YOUR INSTRUCTIONS
Copy exactly the lines of the data below that run from the line holding "export IMPL_ctsHtreeMaxLevel=1" through the line holding "export IMPL_fmax_mhz=512.3", both ends included.

(Excerpts from a dataset)
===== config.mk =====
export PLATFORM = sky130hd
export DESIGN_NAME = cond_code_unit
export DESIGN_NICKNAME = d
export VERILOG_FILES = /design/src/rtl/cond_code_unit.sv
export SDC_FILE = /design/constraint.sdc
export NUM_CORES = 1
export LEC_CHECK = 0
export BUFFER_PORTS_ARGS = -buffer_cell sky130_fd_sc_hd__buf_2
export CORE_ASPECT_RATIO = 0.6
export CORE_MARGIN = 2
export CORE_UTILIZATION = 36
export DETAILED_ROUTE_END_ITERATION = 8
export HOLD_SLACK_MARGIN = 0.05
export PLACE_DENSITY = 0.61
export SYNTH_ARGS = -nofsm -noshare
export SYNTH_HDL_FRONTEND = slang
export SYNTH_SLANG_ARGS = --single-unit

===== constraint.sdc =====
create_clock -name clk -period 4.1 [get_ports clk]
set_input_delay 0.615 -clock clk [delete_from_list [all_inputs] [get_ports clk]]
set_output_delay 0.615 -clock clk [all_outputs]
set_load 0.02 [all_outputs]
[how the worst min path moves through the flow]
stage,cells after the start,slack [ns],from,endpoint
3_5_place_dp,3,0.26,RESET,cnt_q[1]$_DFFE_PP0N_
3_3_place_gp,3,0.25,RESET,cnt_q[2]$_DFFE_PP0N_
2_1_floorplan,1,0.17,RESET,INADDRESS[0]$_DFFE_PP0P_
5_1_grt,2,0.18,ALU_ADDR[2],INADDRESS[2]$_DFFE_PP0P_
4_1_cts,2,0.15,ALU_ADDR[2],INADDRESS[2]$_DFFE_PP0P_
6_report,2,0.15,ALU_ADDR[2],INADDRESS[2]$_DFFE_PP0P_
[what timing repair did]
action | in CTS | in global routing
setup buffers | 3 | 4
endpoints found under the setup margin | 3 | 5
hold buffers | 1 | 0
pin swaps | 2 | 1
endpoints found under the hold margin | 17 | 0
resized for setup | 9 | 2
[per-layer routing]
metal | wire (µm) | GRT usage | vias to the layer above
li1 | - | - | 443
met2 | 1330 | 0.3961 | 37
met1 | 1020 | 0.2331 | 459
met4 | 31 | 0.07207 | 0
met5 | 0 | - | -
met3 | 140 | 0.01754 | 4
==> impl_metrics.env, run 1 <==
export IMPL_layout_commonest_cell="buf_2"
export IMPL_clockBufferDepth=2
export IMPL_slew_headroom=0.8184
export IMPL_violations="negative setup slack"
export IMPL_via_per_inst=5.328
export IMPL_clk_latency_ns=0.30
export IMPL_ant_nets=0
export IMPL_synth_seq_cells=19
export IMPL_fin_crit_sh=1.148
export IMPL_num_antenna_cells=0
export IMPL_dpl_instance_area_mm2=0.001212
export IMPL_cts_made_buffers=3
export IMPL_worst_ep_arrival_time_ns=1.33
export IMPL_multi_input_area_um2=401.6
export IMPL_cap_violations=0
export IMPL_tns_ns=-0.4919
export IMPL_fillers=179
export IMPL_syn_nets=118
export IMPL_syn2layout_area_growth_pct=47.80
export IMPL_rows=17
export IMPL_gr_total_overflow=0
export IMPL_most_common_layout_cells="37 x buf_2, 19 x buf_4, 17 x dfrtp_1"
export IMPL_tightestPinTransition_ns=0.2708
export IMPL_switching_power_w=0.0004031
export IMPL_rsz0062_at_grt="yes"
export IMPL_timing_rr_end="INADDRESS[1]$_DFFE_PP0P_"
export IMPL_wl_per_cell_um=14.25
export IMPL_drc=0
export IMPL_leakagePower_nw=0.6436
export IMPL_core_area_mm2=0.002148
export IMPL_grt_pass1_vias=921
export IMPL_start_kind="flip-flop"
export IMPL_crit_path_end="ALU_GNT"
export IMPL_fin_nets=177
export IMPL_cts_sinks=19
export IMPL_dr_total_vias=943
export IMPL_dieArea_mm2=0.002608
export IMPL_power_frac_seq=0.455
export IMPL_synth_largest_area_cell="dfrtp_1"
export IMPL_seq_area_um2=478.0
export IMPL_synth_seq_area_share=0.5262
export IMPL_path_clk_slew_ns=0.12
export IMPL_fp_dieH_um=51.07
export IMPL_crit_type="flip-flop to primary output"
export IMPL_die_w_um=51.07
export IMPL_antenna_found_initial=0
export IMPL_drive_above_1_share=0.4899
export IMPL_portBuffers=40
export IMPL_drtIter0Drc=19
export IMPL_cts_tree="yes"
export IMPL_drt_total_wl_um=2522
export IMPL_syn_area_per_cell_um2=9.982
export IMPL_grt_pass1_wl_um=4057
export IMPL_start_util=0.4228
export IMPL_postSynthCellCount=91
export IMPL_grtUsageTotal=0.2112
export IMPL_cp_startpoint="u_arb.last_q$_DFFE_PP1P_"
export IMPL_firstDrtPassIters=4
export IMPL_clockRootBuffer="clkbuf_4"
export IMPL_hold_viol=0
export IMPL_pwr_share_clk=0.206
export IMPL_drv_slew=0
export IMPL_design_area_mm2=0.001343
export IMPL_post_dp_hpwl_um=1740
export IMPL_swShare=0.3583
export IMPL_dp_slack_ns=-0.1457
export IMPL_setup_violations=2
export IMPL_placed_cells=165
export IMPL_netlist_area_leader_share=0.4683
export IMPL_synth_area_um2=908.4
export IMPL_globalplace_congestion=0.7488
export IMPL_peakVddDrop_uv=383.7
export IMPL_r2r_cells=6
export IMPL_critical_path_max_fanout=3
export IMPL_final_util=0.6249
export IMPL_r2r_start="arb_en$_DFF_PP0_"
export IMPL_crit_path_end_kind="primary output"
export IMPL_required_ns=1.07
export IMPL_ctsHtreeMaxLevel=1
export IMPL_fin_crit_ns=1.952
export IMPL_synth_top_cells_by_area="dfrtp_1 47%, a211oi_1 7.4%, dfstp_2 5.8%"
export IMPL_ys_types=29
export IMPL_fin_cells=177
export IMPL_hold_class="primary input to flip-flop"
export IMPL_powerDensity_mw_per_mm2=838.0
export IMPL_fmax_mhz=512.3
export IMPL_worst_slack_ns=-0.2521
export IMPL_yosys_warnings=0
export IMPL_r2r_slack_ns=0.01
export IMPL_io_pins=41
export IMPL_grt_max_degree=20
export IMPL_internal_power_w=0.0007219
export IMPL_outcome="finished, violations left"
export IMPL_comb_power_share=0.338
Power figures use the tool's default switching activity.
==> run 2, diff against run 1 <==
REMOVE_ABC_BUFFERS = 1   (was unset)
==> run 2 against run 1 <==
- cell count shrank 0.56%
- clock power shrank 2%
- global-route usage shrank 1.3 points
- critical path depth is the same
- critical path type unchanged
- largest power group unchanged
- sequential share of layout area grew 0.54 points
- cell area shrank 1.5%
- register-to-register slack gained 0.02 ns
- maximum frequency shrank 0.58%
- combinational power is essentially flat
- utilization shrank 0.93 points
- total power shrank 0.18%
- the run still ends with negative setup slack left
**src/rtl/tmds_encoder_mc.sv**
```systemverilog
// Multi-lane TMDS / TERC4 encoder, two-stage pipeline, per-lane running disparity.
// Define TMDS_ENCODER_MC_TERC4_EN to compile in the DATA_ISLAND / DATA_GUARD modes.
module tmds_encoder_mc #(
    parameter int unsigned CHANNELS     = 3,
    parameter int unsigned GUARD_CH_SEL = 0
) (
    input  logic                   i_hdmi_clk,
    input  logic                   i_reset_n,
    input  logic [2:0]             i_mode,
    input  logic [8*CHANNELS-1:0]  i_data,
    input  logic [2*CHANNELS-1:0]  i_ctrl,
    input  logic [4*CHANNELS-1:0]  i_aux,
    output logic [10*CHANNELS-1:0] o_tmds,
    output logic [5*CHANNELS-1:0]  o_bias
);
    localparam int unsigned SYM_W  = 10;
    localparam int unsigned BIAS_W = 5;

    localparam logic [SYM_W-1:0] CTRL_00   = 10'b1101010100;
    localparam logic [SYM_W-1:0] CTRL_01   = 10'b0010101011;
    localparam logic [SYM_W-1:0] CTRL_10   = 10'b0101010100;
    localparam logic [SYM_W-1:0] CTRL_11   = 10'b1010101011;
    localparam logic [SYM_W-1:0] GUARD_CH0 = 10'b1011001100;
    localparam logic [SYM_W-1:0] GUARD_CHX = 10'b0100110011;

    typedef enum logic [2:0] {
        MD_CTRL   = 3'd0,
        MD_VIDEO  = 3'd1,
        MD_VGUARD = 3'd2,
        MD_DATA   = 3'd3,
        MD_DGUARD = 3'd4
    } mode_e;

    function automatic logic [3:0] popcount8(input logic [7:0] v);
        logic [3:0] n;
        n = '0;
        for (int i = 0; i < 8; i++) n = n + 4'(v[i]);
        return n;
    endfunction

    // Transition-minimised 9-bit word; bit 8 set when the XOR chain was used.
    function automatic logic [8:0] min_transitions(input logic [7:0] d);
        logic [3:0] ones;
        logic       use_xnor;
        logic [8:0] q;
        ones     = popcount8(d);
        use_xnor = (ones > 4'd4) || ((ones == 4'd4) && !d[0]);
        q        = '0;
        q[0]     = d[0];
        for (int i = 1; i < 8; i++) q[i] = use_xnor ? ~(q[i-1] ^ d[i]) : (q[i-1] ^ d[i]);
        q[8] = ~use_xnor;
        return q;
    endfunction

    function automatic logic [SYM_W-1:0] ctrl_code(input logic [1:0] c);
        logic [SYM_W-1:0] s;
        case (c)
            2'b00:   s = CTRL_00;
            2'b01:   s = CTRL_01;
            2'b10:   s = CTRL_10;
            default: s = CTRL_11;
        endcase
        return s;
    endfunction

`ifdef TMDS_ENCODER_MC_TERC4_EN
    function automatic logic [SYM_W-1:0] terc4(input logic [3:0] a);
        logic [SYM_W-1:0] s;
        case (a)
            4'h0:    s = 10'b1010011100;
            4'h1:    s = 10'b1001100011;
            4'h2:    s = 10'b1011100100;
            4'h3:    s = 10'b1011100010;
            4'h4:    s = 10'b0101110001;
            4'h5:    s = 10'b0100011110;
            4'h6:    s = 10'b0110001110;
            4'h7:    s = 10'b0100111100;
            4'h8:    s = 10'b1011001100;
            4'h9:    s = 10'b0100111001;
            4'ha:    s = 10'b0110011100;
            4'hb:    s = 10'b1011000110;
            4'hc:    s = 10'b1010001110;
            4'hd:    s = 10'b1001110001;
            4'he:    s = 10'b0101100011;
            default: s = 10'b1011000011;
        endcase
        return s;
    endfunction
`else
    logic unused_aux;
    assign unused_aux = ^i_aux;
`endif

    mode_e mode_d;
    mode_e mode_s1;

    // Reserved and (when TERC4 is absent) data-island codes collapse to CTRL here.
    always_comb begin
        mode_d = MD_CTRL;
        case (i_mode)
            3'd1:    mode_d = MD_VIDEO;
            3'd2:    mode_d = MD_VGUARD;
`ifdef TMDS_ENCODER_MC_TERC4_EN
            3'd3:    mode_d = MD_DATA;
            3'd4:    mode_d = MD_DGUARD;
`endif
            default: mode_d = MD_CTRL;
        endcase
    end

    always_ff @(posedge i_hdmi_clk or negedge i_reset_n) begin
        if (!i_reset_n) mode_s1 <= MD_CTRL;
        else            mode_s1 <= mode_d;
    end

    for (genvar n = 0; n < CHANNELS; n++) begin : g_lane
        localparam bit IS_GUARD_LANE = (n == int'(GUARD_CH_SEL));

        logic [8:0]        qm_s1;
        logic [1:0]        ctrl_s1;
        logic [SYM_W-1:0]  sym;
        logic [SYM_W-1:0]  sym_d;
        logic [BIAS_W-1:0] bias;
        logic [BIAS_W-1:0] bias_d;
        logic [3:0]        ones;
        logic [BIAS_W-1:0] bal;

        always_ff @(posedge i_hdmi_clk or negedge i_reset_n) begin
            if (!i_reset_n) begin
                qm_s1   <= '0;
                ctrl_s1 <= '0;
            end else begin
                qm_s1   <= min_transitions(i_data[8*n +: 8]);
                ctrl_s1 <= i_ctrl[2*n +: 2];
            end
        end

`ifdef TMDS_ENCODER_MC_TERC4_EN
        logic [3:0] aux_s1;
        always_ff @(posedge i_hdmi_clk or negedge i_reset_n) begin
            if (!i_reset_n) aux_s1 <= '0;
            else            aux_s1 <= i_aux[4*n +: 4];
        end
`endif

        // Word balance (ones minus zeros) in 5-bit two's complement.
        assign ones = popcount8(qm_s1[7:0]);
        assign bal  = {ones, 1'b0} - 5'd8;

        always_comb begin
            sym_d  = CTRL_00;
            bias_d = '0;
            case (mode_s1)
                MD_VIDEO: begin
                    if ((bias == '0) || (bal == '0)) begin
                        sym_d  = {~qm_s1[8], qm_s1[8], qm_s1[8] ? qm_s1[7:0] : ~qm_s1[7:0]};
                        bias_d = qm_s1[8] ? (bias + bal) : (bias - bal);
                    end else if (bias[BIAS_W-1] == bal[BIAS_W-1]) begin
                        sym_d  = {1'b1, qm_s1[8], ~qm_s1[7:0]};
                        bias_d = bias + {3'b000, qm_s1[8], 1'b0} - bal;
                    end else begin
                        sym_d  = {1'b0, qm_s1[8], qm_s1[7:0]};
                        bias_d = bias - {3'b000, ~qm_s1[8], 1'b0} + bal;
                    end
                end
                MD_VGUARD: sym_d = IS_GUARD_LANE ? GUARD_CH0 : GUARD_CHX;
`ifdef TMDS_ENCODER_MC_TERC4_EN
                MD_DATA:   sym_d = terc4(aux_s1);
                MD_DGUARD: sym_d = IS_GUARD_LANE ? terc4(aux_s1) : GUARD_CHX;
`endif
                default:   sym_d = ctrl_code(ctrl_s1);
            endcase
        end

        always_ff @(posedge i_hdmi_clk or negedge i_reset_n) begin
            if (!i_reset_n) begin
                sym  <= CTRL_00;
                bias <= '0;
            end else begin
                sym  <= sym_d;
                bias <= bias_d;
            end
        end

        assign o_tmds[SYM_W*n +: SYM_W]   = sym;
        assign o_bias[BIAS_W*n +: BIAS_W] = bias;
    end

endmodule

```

RESULT BELOW
export IMPL_ctsHtreeMaxLevel=1
export IMPL_fin_crit_ns=1.952
export IMPL_synth_top_cells_by_area="dfrtp_1 47%, a211oi_1 7.4%, dfstp_2 5.8%"
export IMPL_ys_types=29
export IMPL_fin_cells=177
export IMPL_hold_class="primary input to flip-flop"
export IMPL_powerDensity_mw_per_mm2=838.0
export IMPL_fmax_mhz=512.3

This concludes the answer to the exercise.